About 35 years ago, Bruce Springsteen and Steve Van Zandt were in Los Angeles when they heard Darlene Love was playing at the Roxy. Love had been one of Phil Spector's go-to singers in the 1960s, powering "He's a Rebel," "Today I Met the Boy I'm Gonna Marry" and other Wall of Sound classics. But by the early 1980s, she had been working as a maid and was attempting a comeback. Van Zandt showed up at the Roxy that night and promised to turn Love's career around. "Steve told me that if I moved to New York, he could get me work," Love says. "Then he said, 'I need to record you.' "
Van Zandt did get her regular work at the Bottom Line and the Peppermint Lounge, but his life got so hectic in the ensuing years with the E Street Band, his solo career and unlikely emergence as an actor that he kept delaying his promise to cut an album with her. "I finally realized last year there's never going to be a right time," he says. "I couldn't have been busier than I was at the time, but I finally said, 'Fuck it, I'm pushing this into my schedule.'"
For Introducing Darlene Love (due September 18th), Van Zandt reached out to many of the best songwriters in the world, including Springsteen, Elvis Costello, Barry Mann and Cynthia Weil, Jimmy Webb, and Linda Perry. "I said to them, 'I want big,'" Van Zandt says. "I want horns and strings. Her voice wants that. And I told them we weren't waiting, so I gave them a month or two."

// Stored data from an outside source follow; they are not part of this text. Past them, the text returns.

--- ./run.sh ---
#!/bin/bash
# OpenROAD 26Q1-2900-gdf79404cd8, Yosys 0.63+post, stock flow scripts
make -C /OpenROAD-flow-scripts/flow DESIGN_CONFIG=/design/flow/config.mk WORK_HOME=/design/flow/orfs finish
--- ./config.mk ---
export PLATFORM = sky130hd
export DESIGN_NAME = counter
export DESIGN_NICKNAME = counter
export VERILOG_FILES = /design/flow/design.v
export SDC_FILE = /design/flow/constraint.sdc
export NUM_CORES = 4
export LEC_CHECK = 1
export CORE_AREA = 10 10 110 110
export DIE_AREA = 0 0 120 120
--- ./constraint.sdc ---
current_design counter

set clk_period 8.3
set clk_io_pct 0.2

create_clock -name clk0 -period $clk_period [get_ports {clk}]

set non_clock_inputs [all_inputs -no_clocks]
set_input_delay [expr $clk_period * $clk_io_pct] -clock clk0 $non_clock_inputs
set_output_delay [expr $clk_period * $clk_io_pct] -clock clk0 [all_outputs]
--- ./design.v ---
    module counter (
                      input                   clk    ,     
                      output                  stop
    );
    integer  counter =0;
    assign stop = (counter >=4'b1000) ;
    always @(posedge clk) begin
        if (counter != 4'b1000) begin
           counter <= counter + 4'b0001 ; 
        end 
    end
    endmodule
==> Slide: Implementation Results <==
Run Summary

Outcome
  – Status: finished, final reports clean

Yosys
  – YS warnings: 1
  – Synth async-reset ratio: 0%
  – Seq share, synth: between 50% and 60%
  – Mapped Area: between 0.0015 and 0.002 mm^2
  – Yosys Chip Area: approximately 0.0017 mm^2
  – Ys flop type: edfxtp_1
  – Post-synthesis cell count from yosys: ~140
  – Synth flops: 32
  – Count of cell types in the netlist: 23
  – EDFF count, synth: 32
  – Cells after Synth: around 140
  – Syn Area/Cell: about 13 um^2

CTS
  – CTS Root Buffer Type: clkbuf_8
  – Clk pin slew, worst setup/hold paths: 70 ps
  – Clk sinks: 32
  – Setup bufs post-CTS: 0
  – Hold Buf Count CTS: 0
  – Clk buf depth: 2
  – Resized Gates After CTS: 0
  – Num CTS Buffers: 5
  – Max H-tree Level: 2
  – CTS tree: done
  – Worst skew pair latency: around 280 ps

Power
  – Share of total power in the clock network: between 40% and 50%
  – Combinational share of power: 0%
  – Cell Pwr Density: 160 mW/mm^2
  – VDD IR max: 0.0508 mV
  – Seq pwr share: between 50% and 60%
  – Sw frac: around 18%
  – Power Internal: between 0.2 and 0.3 mW
  – Pleak: 0.650 nW
  – Net Sw Power: approximately 0.056 mW
  – Power consumption: between 0.3 and 0.4 mW

Timing
  – Max_slew headroom: between 40 and 50%
  – Clock skew: approximately 6.3 ps
  – Final setup viols: 0
  – Final hold slack: 605 ps
  – Min Clock Period, post-route: around 3700 ps
  – Maximum clock rate: ~0.27 GHz
  – Slew Viols, Final: 0
  – Tightest Pin Transition: 783 ps
  – RSZ-0062 raised after global routing: false
  – Final TNS setup: 0 ps
  – Final Hold Violation Tally: 0
  – Cycle use final: about 44%

Global route
  – GRT Residual Overflow: 0
  – Vias in the first global route: 1,048
  – First-pass GRT wire length: ~5.1 mm
  – Pin count of the biggest net entering global routing: 19
  – Initial antenna violation count: 0
  – Tot GR Track Use: under 10%

Routing
  – Routed WL: slightly below 3 mm
  – DRT antenna net count: 0
  – Vias per inst: approximately 3.9
  – DR iter-0 viols: roughly 90
  – DRC: 0
  – Ant diodes: 0
  – DRT Pass-1 Iters: 5
  – Avg WL per Cell: roughly 11 um
  – Vias: 1,066

Worst setup path
  – Required time of the critical path: about 6600 ps
  – Critical path type: register to output pin
  – Crit path DAT: between 2000 and 2500 ps
  – Worst setup SP type: register
  – Critical Path Fanout Max: 6
  – CP Capture Type: output pin

Job
  – Max Cap Viol: 0
  – OpenROAD warnings: 26

Placement
  – DPL Wire Length: about 2 mm
  – Buffers on Ports: 1
  – Routability cong.: 0.822

Cells and area
  – Max reg flops: 32
  – Share of cells above drive strength 1: 8.39%
  – Syn-to-layout area delta: 16.3%
  – Logic area: slightly above 700 um^2
  – FF/Latch Area: about 960 um^2
  – Reg with most FFs: counter
  – Biggest regs: counter (32)
  – Filler cells: roughly 1,100
  – Util after Layout: between 20% and 30%

Die
  – Rows: 36
  – Die area: roughly 0.014 mm^2
  – Die H: 120 um
  – Core area: approximately 0.01 mm^2
  – Init Core Util: 17.4%
  – Die Width: 120 um
  – Io pins: 2

Hold path
  – Worst min path class: register to register
## per-stage QoR
stage,setup WS [ps],cell area (um^2),instances
final,4630,1980,276
after global routing,4460,1980,276
after CTS,4590,1980,276
after detailed placement,4890,1880,268
after global placement,4860,1880,268
after floorplan,5480,1710,136
## critical path, cell delays in order, from the launching register on
cell and delay, ps:
edfxtp_1 510, nor4_1 310, nand4_1 130, or3_1 380, clkdlybuf4s50_1 410
## path summary, 6_finish.rpt
check               from     endpoint  slack (ps)  depth (start not counted)
min reg2reg  counter[31]  counter[31]         600                          1
min          counter[31]  counter[31]         600                          1
max           counter[8]         stop        4630                          4
max reg2reg   counter[8]  counter[13]        5830                          4
## per-layer routing
metal / wire length (um) / global-route usage [%] / part of all wire (%)
met2: 1210 / 5.78 / 41
met4: 26 / 0.452 / 0.88
met5: 0 / 0 / 0
met1: 1580 / 6.45 / 54
met3: 132 / 1.52 / 4.5
## synth_stat cells (2+ instances only)
cell type / number / area, um^2
ha_1: 2 / 25.0
nand2_1: 9 / 33.8
nor2_1: 4 / 15.0
inv_1: 3 / 11.3
clkbuf_1: 2 / 7.51
and3_1: 5 / 31.3
nor4_4: 2 / 42.5
xnor2_1: 24 / 210
nand3_1: 14 / 70.1
xor2_1: 6 / 52.6
edfxtp_1: 32 / 961
nor4_1: 9 / 56.3
nand4b_1: 2 / 17.5
nand4_1: 11 / 68.8
and4_1: 3 / 26.3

Songs poured in. "Elvis Costello jumped in like a motherfucker," says Van Zandt. "He sent me four songs within a day." Springsteen sent complete demos for "Night Closing In" and "Just Another Lonely Mile," two anthemic tunes that would have sounded right in place on The River. "When I first heard he was writing for me, I was like, 'Oh, my God! We'll have a song from Bruce! I can't wait! I can't wait!'" Love says. "When they came in, I just loved them. I listened to them, put them into my mind and made them Darlene Love songs."
The album title reflects the fact that Introducing is Love's first album of secular songs in three decades, and it's part of a resurgence of interest in Love that began with 2013's 20 Feet From Stardom, an Oscar-winning documentary about backup singers in which she was prominently featured.
"[Before the film], some people didn't even realize there was a Darlene Love," she says. "They thought I was a figment of Phil Spector's imagination. Before the movie, we were doing 1,200 seaters, and now we're doing 3,000 seaters. But I want young people to know who Darlene Love is. I have a story to tell them."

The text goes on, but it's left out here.